Tuesday, March 30, 2010

James Lovelock: Humans are too stupid to prevent climate change

James LovelockHumans are too stupid to prevent climate change from radically impacting on our lives over the coming decades. This is the stark conclusion of James Lovelock, the globally respected environmental thinker and independent scientist who developed the Gaia theory.

It follows a tumultuous few months in which public opinion on efforts to tackle climate change has been undermined by events such as the climate scientists' emails leaked from the University of East Anglia (UEA) and the failure of the Copenhagen climate summit.

"I don't think we're yet evolved to the point where we're clever enough to handle a complex a situation as climate change," said Lovelock in his first in-depth interview since the theft of the UEA emails last November. "The inertia of humans is so huge that you can't really do anything meaningful."

One of the main obstructions to meaningful action is "modern democracy", he added. "Even the best democracies agree that when a major war approaches, democracy must be put on hold for the time being. I have a feeling that climate change may be an issue as severe as a war. It may be necessary to put democracy on hold for a while."

Lovelock, 90, believes the world's best hope is to invest in adaptation measures, such as building sea defences around the cities that are most vulnerable to sea-level rises. He thinks only a catastrophic event would now persuade humanity to take the threat of climate change seriously enough, such as the collapse of a giant glacier in Antarctica, such as the Pine Island glacier, which would immediately push up sea level.

"That would be the sort of event that would change public opinion," he said. "Or a return of the dust bowl in the mid-west. Another Intergovernmental Panel on Climate Change (IPCC) report won't be enough. We'll just argue over it like now." The IPCC's 2007 report concluded that there was a 90% chance that greenhouse gas emissions from human activities are causing global warming, but the panel has been criticised over a mistaken claim that all Himalayan glaciers could melt by 2030.

Lovelock says the events of the recent months have seen him warming to the efforts of the "good" climate sceptics: "What I like about sceptics is that in good science you need critics that make you think: 'Crumbs, have I made a mistake here?' If you don't have that continuously, you really are up the creek. The good sceptics have done a good service, but some of the mad ones I think have not done anyone any favours.

via James Lovelock: Humans are too stupid to prevent climate change | Environment | The Guardian.

I agree.

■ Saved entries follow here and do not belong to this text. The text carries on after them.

`src/rtl/smi_rx_burst_scheduler.sv`:
```
// Drains the 0.9 GHz and 2.4 GHz RX sample FIFOs into the SMI read port.
// Bursts of BURST_WORDS words per channel; each 32-bit word is sent MSB byte first, one byte per SMI strobe.
//
// state | meaning
// IDLE  | disabled or mode off, output parked at IDLE_BYTE
// ARB   | choose a channel (mode sampled here only)
// PULL  | one-cycle pull strobe to the granted FIFO
// LOAD  | capture the FIFO word, present its top byte
// SEND  | advance one byte per SMI strobe, then re-pull or re-arbitrate
module smi_rx_burst_scheduler #(
    parameter int         BURST_WORDS = 16,
    parameter logic [7:0] IDLE_BYTE   = 8'h00
) (
    input  logic        i_sys_clk,
    input  logic        i_reset,
    input  logic        i_enable,
    input  logic [1:0]  i_mode,
    output logic        o_fifo_09_pull,
    input  logic [31:0] i_fifo_09_data,
    input  logic        i_fifo_09_empty,
    output logic        o_fifo_24_pull,
    input  logic [31:0] i_fifo_24_data,
    input  logic        i_fifo_24_empty,
    input  logic        i_smi_soe_se,
    output logic [7:0]  o_smi_data_out,
    output logic        o_smi_read_req,
    output logic        o_channel,
    output logic        o_underrun
);

    localparam int             CW        = $clog2(BURST_WORDS + 1);
    localparam logic [CW-1:0]  BURST_MAX = CW'(BURST_WORDS);

    localparam logic [2:0] ST_IDLE = 3'd0;
    localparam logic [2:0] ST_ARB  = 3'd1;
    localparam logic [2:0] ST_PULL = 3'd2;
    localparam logic [2:0] ST_LOAD = 3'd3;
    localparam logic [2:0] ST_SEND = 3'd4;

    logic [2:0]    state;
    logic          soe_s1;
    logic          soe_s2;
    logic          soe_d;
    logic          strb;
    logic [31:0]   shift_q;
    logic [7:0]    data_q;
    logic [1:0]    byte_idx;
    logic [CW-1:0] burst_cnt;
    logic          chan_q;
    logic          last_grant;
    logic          underrun_q;
    logic          read_req_q;

    logic          elig_09;
    logic          elig_24;
    logic          grant_valid;
    logic          grant_ch;
    logic          gnt_empty;
    logic [CW-1:0] burst_next;
    logic          keep_burst;
    logic          busy;
    logic          any_ready;
    logic [31:0]   fifo_word;

    always_comb begin
        elig_09     = i_mode[0] & ~i_fifo_09_empty;
        elig_24     = i_mode[1] & ~i_fifo_24_empty;
        grant_valid = elig_09 | elig_24;
        // Both eligible: prefer the channel not granted last time.
        grant_ch    = (elig_09 && elig_24) ? ~last_grant : elig_24;
        gnt_empty   = chan_q ? i_fifo_24_empty : i_fifo_09_empty;
        burst_next  = burst_cnt + CW'(1);
        keep_burst  = (burst_next < BURST_MAX) && !gnt_empty;
        busy        = (state == ST_PULL) || (state == ST_LOAD) || (state == ST_SEND);
        any_ready   = elig_09 | elig_24;
        fifo_word   = chan_q ? i_fifo_24_data : i_fifo_09_data;
    end

    assign o_fifo_09_pull = (state == ST_PULL) && !chan_q && !i_fifo_09_empty;
    assign o_fifo_24_pull = (state == ST_PULL) &&  chan_q && !i_fifo_24_empty;
    assign o_smi_data_out = data_q;
    assign o_smi_read_req = read_req_q;
    assign o_channel      = chan_q;
    assign o_underrun     = underrun_q;

    always_ff @(posedge i_sys_clk) begin
        if (i_reset) begin
            state      <= ST_IDLE;
            soe_s1     <= 1'b1;
            soe_s2     <= 1'b1;
            soe_d      <= 1'b1;
            strb       <= 1'b0;
            shift_q    <= 32'h0;
            data_q     <= IDLE_BYTE;
            byte_idx   <= 2'd0;
            burst_cnt  <= '0;
            chan_q     <= 1'b0;
            last_grant <= 1'b1;
            underrun_q <= 1'b0;
            read_req_q <= 1'b0;
        end else begin
            // Strobe is released on the rising edge of the active-low pad.
            soe_s1     <= i_smi_soe_se;
            soe_s2     <= soe_s1;
            soe_d      <= soe_s2;
            strb       <= soe_s2 & ~soe_d;
            read_req_q <= i_enable & (busy | any_ready);

            if (strb && (state != ST_SEND)) begin
                underrun_q <= 1'b1;
            end

            if (!i_enable) begin
                state     <= ST_IDLE;
                data_q    <= IDLE_BYTE;
                burst_cnt <= '0;
                byte_idx  <= 2'd0;
            end else begin
                case (state)
                    ST_IDLE: begin
                        if (i_mode != 2'b00) begin
                            state <= ST_ARB;
                        end
                    end
                    ST_ARB: begin
                        if (grant_valid) begin
                            burst_cnt <= '0;
                            chan_q    <= grant_ch;
                            state     <= ST_PULL;
                        end
                    end
                    ST_PULL: begin
                        if (gnt_empty) begin
                            state      <= ST_ARB;
                            last_grant <= chan_q;
                        end else begin
                            state <= ST_LOAD;
                        end
                    end
                    ST_LOAD: begin
                        shift_q  <= fifo_word;
                        data_q   <= fifo_word[31:24];
                        byte_idx <= 2'd0;
                        state    <= ST_SEND;
                    end
                    ST_SEND: begin
                        if (strb) begin
                            if (byte_idx != 2'd3) begin
                                data_q   <= shift_q[23:16];
                                shift_q  <= {shift_q[23:0], 8'h00};
                                byte_idx <= byte_idx + 2'd1;
                            end else begin
                                burst_cnt <= burst_next;
                                if (keep_burst) begin
                                    state <= ST_PULL;
                                end else begin
                                    state      <= ST_ARB;
                                    last_grant <= chan_q;
                                end
                            end
                        end
                    end
                    default: state <= ST_IDLE;
                endcase
            end
        end
    end

endmodule
```
`config.mk`:
```
export PLATFORM = sky130hd
export DESIGN_NAME = smi_rx_burst_scheduler
export DESIGN_NICKNAME = d
export VERILOG_FILES = /design/src/rtl/smi_rx_burst_scheduler.sv
export SDC_FILE = /design/constraint.sdc
export NUM_CORES = 1
export LEC_CHECK = 0
export CAP_MARGIN = 20
export CORE_MARGIN = 1.5
export CORE_UTILIZATION = 49
export DETAILED_ROUTE_END_ITERATION = 8
export PLACE_DENSITY = 0.85
export SYNTH_ARGS = -nofsm -noshare
export SYNTH_HDL_FRONTEND = slang
export SYNTH_SLANG_ARGS = --single-unit
```
`constraint.sdc`:
```
create_clock -name i_sys_clk -period 2.8 [get_ports i_sys_clk]
set_input_delay 0.42 -clock i_sys_clk [delete_from_list [all_inputs] [get_ports i_sys_clk]]
set_output_delay 0.42 -clock i_sys_clk [all_outputs]
set_load 0.02 [all_outputs]
```
# ---- Yosys cells after proc, flatten, opt, wreduce, memory -nomap -nowiden
# Index checks and enable logic that the tools add are counted.
dict set report op_classes {
  add_sub_neg 2
  magnitude_cmp 1
  n_eq_ne 13
  muxes 28
  bitwise_logic 11
  reduce_logical 25
}
# op count
set op_table {}
lappend op_table {{24-bit 2-to-1 mux} 2}
lappend op_table {{24-bit case mux with 2 select lines} 1}
lappend op_table {{32-bit 2-to-1 mux} 1}
lappend op_table {{8-bit 2-to-1 mux} 2}
lappend op_table {{8-bit case mux with 2 select lines} 1}
lappend op_table {{5-bit 2-to-1 mux} 3}
lappend op_table {{3-bit case mux with 5 select lines} 1}
lappend op_table {{2-bit != test (second input constant)} 7}
lappend op_table {{3-bit 2-to-1 mux} 4}
lappend op_table {{4-bit AND reduction} 3}
lappend op_table {{5-bit case mux with 2 select lines} 1}
lappend op_table {{2-bit 2-to-1 mux} 4}
lappend op_table {{2-bit nonzero test} 4}
lappend op_table {{1-bit logical AND} 7}
lappend op_table {{3-bit by 2-bit equality test with 1-bit output (second input constant)} 2}
lappend op_table {{1-bit 2-to-1 mux} 6}
lappend op_table {{3-bit AND reduction} 2}
lappend op_table {{6-bit AND reduction} 1}
lappend op_table {{5-bit by 1-bit adder with 5-bit output (second input constant)} 1}
lappend op_table {{5-bit less-than comparator (second input constant)} 1}
lappend op_table {{1-bit NOT} 5}
lappend op_table {{1-bit bitwise AND} 4}
lappend op_table {{1-bit zero test} 4}
lappend op_table {{2-bit case mux with 2 select lines} 1}
lappend op_table {{10 further kinds} 12}
dict set report word_totals {
  reg_bits 50
  output_inout_bits 13
  elab_cells 93
}

# ---- Longest topological paths before layout
# Gate-level depths: netlist of the first run.
dict set report depth {
  ltp_word 7
  ltp_mapped 9
  depth_no_buf 6
}

# ---- Worst setup path before layout of the first run
# Ideal clock, no wire load.
dict set report synth_path {
  kind {reg2out}
  from {register chan_q, in the netlist o_channel}
  to {output o_fifo_24_pull}
  t_arrival_ns 1.820
  t_required_ns 2.380
  slack_ns 0.560
  stages_incl_launch_ff 4
  path_buffers 2
  cell_sequence {dfxtp_1 -> buf_2 -> buf_1 -> nor4b_1}
}
dict set report synth_via {
  elab_chain_cells 2
}
# item line_no
set synth_lines {}
lappend synth_lines {{start: declaration} 49} ;# logic chan_q;
lappend synth_lines {{start signal: assignment} 128} ;# chan_q <= grant_ch;
lappend synth_lines {{1-bit logical AND (2 in a row)} 80} ;# assign o_fifo_24_pull = (state == ST_PULL) && chan_q && !i_fifo_24_empty;
lappend synth_lines {{end: declaration} 21} ;# output logic o_fifo_24_pull,
# No other way between the ends.

# ---- Final worst setup path of the first run
dict set report layout_path {
  from {register state[1]}
  to {output o_fifo_24_pull}
}
dict set report layout_via {
  elab_chain_cells 3
}
# item line_no
set layout_lines {}
lappend layout_lines {{start: declaration} 40} ;# logic [2:0] state;
lappend layout_lines {{start signal: assignment} 88} ;# state <= ST_IDLE;
lappend layout_lines {{start signal: assignment} 114} ;# state <= ST_IDLE;
lappend layout_lines {{start signal: assignment} 122} ;# state <= ST_ARB;
lappend layout_lines {{3-bit by 2-bit equality test with 1-bit output} 80}
lappend layout_lines {{1-bit logical AND (2 in a row)} 80}
# No other way between the ends.

==> results of run 1 <==
[worst paths after layout]
kind	start	endpoint	slack, ps	cells past startpoint
max	state[1]$_SDFFE_PP0P_	o_fifo_24_pull	450	3
min	soe_d$_SDFF_PP1_	strb$_SDFF_PP0_	390	1
max reg2reg	state[2]$_SDFFE_PP0P_	shift_q[14]$_SDFFE_PP0P_	560	5
min reg2reg	soe_d$_SDFF_PP1_	strb$_SDFF_PP0_	390	1
[worst max-delay path, stage by stage (launching register included)]
cell and delay [ps]:
dfxtp_1 500, nand2b_1 180, nor4b_1 290, clkdlybuf4s50_1 670
[power groups by stage]
stage	Combinational (mW)	Clock [mW]	Sequential, mW
detailed placement	0.179	0	0.738
global placement	0.175	0	0.738
floorplan	0.0651	0	0.736
global route	0.195	0.512	0.722
CTS	0.180	0.488	0.721
finish	0.179	0.473	0.721
[synth_stat cells (2+ instances only)]
library cell / count
nand2_1: 64
mux2_2: 8
nor2b_1: 3
dfxtp_1: 50
nor3_1: 3
mux2i_1: 27
or2_2: 3
buf_1: 4
clkbuf_1: 10
buf_2: 7
and2_1: 4
or3b_1: 2
buf_6: 3
nand3b_1: 3
nand2b_1: 4
o211ai_1: 24
ha_1: 2
nor2_1: 13
buf_4: 2
nand3_1: 12
o21ai_0: 4
a21oi_1: 45
[kinds of logic after synthesis]
group           count (synthesis)  share of synthesized area [%]
mux                            35                           14.1
fa+ha+maj                       2                          0.978
xor+xnor                        1                          0.343
buf+inv                        26                           5.33
flops                          50                           39.1
simple gates                  118                           21.3
compound gates                 80                           18.8
[layer usage]
layer  wire, um  part of all wire, %  up-vias
li1           -                    -     1236
met2       2850                   49       84
met3        422                  7.3        7
met4         80                  1.4        0
met5          0                    0        -
met1       2450                   42     1094
[flip-flops by register name, indices dropped and copies added (netlist names)]
signal	cells
shift_q	24
o_smi_data_out	8
burst_cnt	5
state	3
byte_idx	2
last_grant	1
o_channel	1
o_smi_read_req	1
o_underrun	1
soe_d	1
soe_s1	1
soe_s2	1
strb	1
[layout make-up]
class	count	area (um^2)
Fill cell	424	1580
Timing Repair Buffer	89	878
Tap cell	70	87.6
Sequential cell	50	1000
Multi-Input combinational cell	236	1420
Clock buffer	8	110
[layout by cell type (no fill, tap or decap), drive strengths merged, types with 5 or more instances in the layout]
cell type | Yosys | layout
nand3 | 12 | 12
buf | 16 | 5
clkdlybuf4s50 | 0 | 84
mux2 | 8 | 8
nor2 | 13 | 13
dfxtp | 50 | 50
mux2i | 27 | 27
clkbuf | 10 | 8
o21ai | 5 | 5
o211ai | 24 | 24
nand2 | 64 | 64
a21oi | 45 | 45
==> results.md, run 1 <==
* Status: finished, final reports clean
* DIE WIDTH at 75.2 um
* Fin worst setup slack at 447 ps
* Clock power share at 34.4%
* Total grt overflow at 0
* Tcrit/Tclk final at 84.0%
* Drt via density at 5.34
* CP required at 2380 ps
* Drt first-iter violations at approximately 130
* Final Wtd Congestion at 0.819
* Final wirelength at roughly 5.8 mm
* Vias at 2421
* DP Wirelength at 4.18 mm
* Met3 usage at around 4.8%
* Top-area cell type share of the netlist area at 39.1%
* CTS resizes at 0
* Post-synth EDFFs at 0
* Placed Cells at about 450
* Clk slew on worst S/H paths at 80 ps
* Overall Power at 1.37 mW
* Synth Area per Inst at between 8 and 9 um^2
* Seq cells post-synth at 50
* Share of cells above drive strength 1 at 7.31%
* Synth cell types at 37
* FP Rows at 26
* Core Util, Final at 68.9%
* Post-CTS Setup Bufs at 0
* Initial Util at 50.4%
* Synth async-reset ratio at 0%
* Net Switching at approximately 0.29 mW
* Hold_ws at ~390 ps
* Antenna cells at 0
* P&R area growth vs syn at 36.8%
* Initial antenna violation count at 0
* Pre-CTS WS at 534 ps
* Internal power at 1.08 mW
* Ys flop type: dfxtp_1
* FMAX at 0.425 GHz
* Critical path class: flip-flop to primary output
* CTS Hold Bufs at 0
* CTS tree: built
* Die area at 5660 um^2
* Setup TNS Final at 0 ps
* Design area at between 3000 and 4000 um^2
* Tmin final at 2350 ps
* Fin nets at approximately 460
* Synth area leaders: dfxtp_1, mux2i_1, nand2_1
* Clk_lat worst skew at 300 ps
* CTS Buf Count at 5
* Root Buffer: clkbuf_8
* YS warnings at 0
* Lkg Pwr at 1.20 nW
* GR peak layer: met2
* CTS sink cnt at 50
* Die height at 75.2 um
* Routed Antenna Nets at 0
* Tot GR Track Use at 21.6%
* Gate power share at between 10% and 20%
* Longest Clk Path Bufs at 2
* Slew margin rel. at 50.1%
* Max H-tree Level at 2
* Port Buffers at 84
* Drt pass-1 iters at 5
* First-pass GRT wire length at 9.51 mm
* Post-route DRC at 0
* Number of failing hold endpoints at the final stage at 0
* Crit path capture type: primary output
* Synthesized area at 2560 um^2
* Min-Delay Path Class: flip-flop to flip-flop
* Dominant cell type by area after synthesis: dfxtp_1
* Max cap viols at 0
* RSZ-0062 raised after global routing: false
* Max Transition Viols Final at 0
* Seq/Total Area, Yosys at 39.1%
* Grt met2 use at 35.9%
* Crit-path max FO at 9
* Slew @ Worst Pin at ~750 ps
* Final instance count without filler cells at 453
* DP Area at roughly 3400 um^2
* Worst Skew at 5.95 ps
* Sw frac at a little over a fifth
* Cells after Synth at 312
* Vias in the first global route at 2168
* Final setup fails at 0
* CP arrival at 1930 ps
* Syn nets at 386
* Io pins at 85
* Worst Setup Start Kind: flip-flop
* Pwr Density at 393 nW/um^2
* WL/cell at 12.8 um
* Peak VDD IR at between 200 and 300 uV
* GR Layer Usage met1 at 28.0%
* Largest net degree at the start of global routing at 57
* Core area at 5070 um^2
* Flop pwr share at 52.5%
No activity file was read; power rests on OpenSTA's default activity.
==> run 2, diff against run 1 <==
--- a/config.mk
+++ b/config.mk
@@ -7,9 +7,9 @@
 export LEC_CHECK = 0
 export CAP_MARGIN = 20
 export CORE_MARGIN = 1.5
-export CORE_UTILIZATION = 49
+export CORE_UTILIZATION = 46
 export DETAILED_ROUTE_END_ITERATION = 8
-export PLACE_DENSITY = 0.85
+export PLACE_DENSITY = 0.8
 export SYNTH_ARGS = -nofsm -noshare
 export SYNTH_HDL_FRONTEND = slang
 export SYNTH_SLANG_ARGS = --single-unit
==> constraint.sdc (replaced) <==
create_clock -name i_sys_clk -period 2.28 [get_ports i_sys_clk]
set_input_delay 0.342 -clock i_sys_clk [delete_from_list [all_inputs] [get_ports i_sys_clk]]
set_output_delay 0.342 -clock i_sys_clk [all_outputs]
set_load 0.02 [all_outputs]
==> run 2 against run 1 <==
Net effect:
- die area rose by 6.3%
- count of clock-buffer cells in the layout shrank 3
- combinational power rose by 23%
- sequential power up 23%
- clock skew is 0.98 ps higher
- design area grew 0.82%
- power increased by 25%
- first-iteration DRC count up 7.0%
- utilization decreased by 1.6 points
- largest power group unchanged
==> results.md, run 2 (same netlist as run 1, synthesis figures left out) <==
* Port Buffers at 84 (unchanged)
* Clk_lat worst skew at 300 ps (about the same)
* Top Family by Delay on Critical Path: buffers and inverters (unchanged)
* Largest net degree at the start of global routing at 51 (was 57)
* Tmin final at 2150 ps
* Setup TNS Final at 0 ps (unchanged)
* Io pins at 85 (unchanged)
* Max reg flops at 24 (unchanged)
* Max Transition Viols Final at 0 (unchanged)
* Overall Power at 1.71 mW (was 1.37 mW)
* Post-route DRC at 0 (unchanged)
* Vias in the first global route at 2196 (was 2168)
* DIE WIDTH at 77.6 um (was 75.2 um)
* Peak VDD IR at 342 uV (was 261 uV)
* Pwr Density at 485 nW/um^2 (was 393 nW/um^2)
* FMAX at ~0.46 GHz
* First-pass GRT wire length at 9.67 mm (was 9.51 mm)
* Fin nets at 458 (was 456)
* Gate power share at 12.9% (was 13.1%)
* Routed Antenna Nets at 0 (unchanged)
* Core area at 5240 um^2 (was 5070 um^2)
* CTS Hold Bufs at 0 (unchanged)
* Initial Util at 48.8% (was 50.4%)
* Antenna cells at 0 (unchanged)
* Crit-path slowest cell: clkdlybuf4s50_1 (unchanged)
* Min-Delay Path Class: flip-flop to flip-flop (unchanged)
* Die area at 6020 um^2 (was 5660 um^2)
* Status: finished, final reports clean (unchanged)
* CP arrival at 1810 ps (was 1930 ps)
* Tcrit/Tclk final at 94.5%
* Drt pass-1 iters at 4 (was 5)
* Lkg Pwr at 1.23 nW (was 1.20 nW)
* CTS sink cnt at 50 (unchanged)
* Flop pwr share at 51.8% (was 52.5%)
* Net Switching at 0.361 mW (was 0.289 mW)
* Clk slew on worst S/H paths at 90 ps (was 80 ps)
* RSZ-0062 raised after global routing: false (unchanged)
* Crit path cell chain: nand2b_1 > nor4_1 > clkdlybuf4s50_1 (was nand2b_1 > nor4b_1 > clkdlybuf4s50_1)
* Share of cells above drive strength 1 at 7.81% (was 7.31%)
* Clock power share at 35.4% (was 34.4%)
* Crit path largest cell delay at 650 ps (was 670 ps)
* Crit path capture type: primary output (unchanged)
* Final wirelength at 5.78 mm (was 5.80 mm)
* Number of failing hold endpoints at the final stage at 0 (unchanged)
* CP bufs+invs at 1 (unchanged)
* Slew margin rel. at 67.3% (was 50.1%)
* Total grt overflow at 0 (unchanged)
* Max H-tree Level at 2 (unchanged)
* Final setup fails at 0 (unchanged)
* Max cap viols at 0 (unchanged)
* Top reg by flops: shift_q (unchanged)
* WL/cell at 12.7 um (was 12.8 um)
* Initial antenna violation count at 0 (unchanged)
* Worst Setup Start Kind: flip-flop (unchanged)
* Root Buffer: clkbuf_8 (unchanged)
* Internal power at 1.35 mW (was 1.08 mW)
* Slew @ Worst Pin at 490 ps (was 746 ps)
* FP Rows at 26 (unchanged)
* CP required at 1940 ps (was 2380 ps)
* Tot GR Track Use at 19.7% (was 21.6%)
* Critical path class: flip-flop to primary output (unchanged)
* CTS tree: built (unchanged)
* Final Wtd Congestion at 0.839 (was 0.819)
* DP Wirelength at 4.21 mm (was 4.18 mm)
* Worst Skew at 6.93 ps (was 5.95 ps)
* Drt via density at 5.26 (was 5.34)
* Longest Clk Path Bufs at 2 (unchanged)
* Die height at 77.6 um (was 75.2 um)
* Sw frac at 21.1% (was 21.0%)
* P&R area growth vs syn at 37.9% (was 36.8%)
* Most frequent cells in the layout: clkdlybuf4s50_1, nand2_1, dfxtp_1, a21oi_1, mux2i_1 (unchanged)
* Drt first-iter violations at 138 (was 129)
* Commonest non-fill, non-tap cell in the layout: clkdlybuf4s50_1 (unchanged)
* Crit-path max FO at 11 (was 9)
* CTS Buf Count at 5 (unchanged)
* Vias at 2388 (was 2421)
[run 2: cell count changes in the layout (fill, tap and decap cells not counted)]
cell and change:
dfxtp_2 +1, clkinv_4 +1, clkbuf_8 -3, dfxtp_1 -1, dlymetal6s2s_1 +1, buf_4 +1, clkdlybuf4s50_1 -1, buf_12 +1
bufinv_16 +1
[run 2: metrics by stage]
| step | hold slack (ps) | setup WS [ps] | utilization (%) | std cells | instance area (um^2) |
|---|---|---|---|---|---|
| 5_1_grt | 425 | 53.3 | 67.3 | 454 | 3530 |
| 3_3_place_gp | 378 | 228 | 65.2 | 447 | 3420 |
| 4_1_cts | 405 | 40.5 | 67.3 | 454 | 3520 |
| 6_report | 400 | 126 | 67.3 | 454 | 3530 |
| 3_5_place_dp | 392 | 210 | 65.2 | 447 | 3420 |
| 2_1_floorplan | 372 | 118 | - | 312 | 2560 |
[run 2: routing by layer]
metal	up-vias	share of wire [%]	routed length, um	global-route usage [%]
met1	1070	45	2590	24.2
met5	-	0	0	0
met3	9	6.3	363	5.41
li1	1235	-	-	-
met2	74	48	2760	33.9
met4	0	1.1	65	5.09
[run 2: final cells by class]
| type | instances | area [um^2] |
|---|---|---|
| clock buffer | 5 | 68.8 |
| clock inverter | 2 | 38.8 |
| fill | 454 | 1710 |
| multi-input combinational | 236 | 1420 |
| sequential | 50 | 1000 |
| tap | 70 | 87.6 |
| timing repair buffer | 91 | 908 |
[run 2: power groups by stage]
stage | registers, mW | clock network (mW) | logic [mW]
2_1_floorplan | 0.904 | 0 | 0.0799
3_3_place_gp | 0.906 | 0 | 0.217
3_5_place_dp | 0.906 | 0 | 0.220
4_1_cts | 0.886 | 0.627 | 0.221
5_1_grt | 0.888 | 0.658 | 0.239
6_report | 0.886 | 0.605 | 0.220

Denial may doom our species... but at the moment there are waaaaay too many of us... so bring on the floods.  Our descendants who survive the hot phase will be amazing individuals.

4 comments:

xag-apziq (Ann) said...

Well said, James. But, it's a slight under-statement, I'd say. You'd think we would have learned something from our past "intelligent" accomplishments of destruction ...

Ann said...

Oops! Sorry about the inclusion of xag-apziq name with mine in the last comment, but I'm sure he(or her or it) would agree.

Sam said...

Actually, a trip to the local University will set you folks straight about human potential and optimism! New students are STILL showing up with notions like "a six thousand year-old Earth" and "Deep Impacts are just movies." Can you believe it? In 2010, one can actually get accepted into state colleges without having a clue where we came from or how long it took us to get to this point. THAT is depressing to me, and it's probably a good example of what James Lovelock means. How in the world could anyone expect survival from a species that a.)is a product of evolution, and b.)is moderately ignorant of how evolution works, and c.)isn't even sure anything evolves at all? We might survive, but it's looking increasingly bleak as far as our status as the top of the food chain goes. EVERY mass extinction gave rise to a different group of animals to the top; if we're at the top now we have no reason whatsoever to believe that we will continue to dominate after the next big cataclysm.

Ann said...

Nice comment Sam.

It's certainly a sad state of affairs. It makes me think that humans' "tool-making" ability has far out-paced their intellectual capacity or to allow for its simultaneous growth. The inventive-creative process that humans have for making different sorts things, gadgets and devices (i.e technology) (and of course the theories behind them), doesn't seem to require knowledge of the world into which they are used - a knowledge that appears should have been taught. A failure in education, but actually it's a failure in the discontinuation of very ancient oral traditions that teaches man's place the ecological in the scheme of the natural world.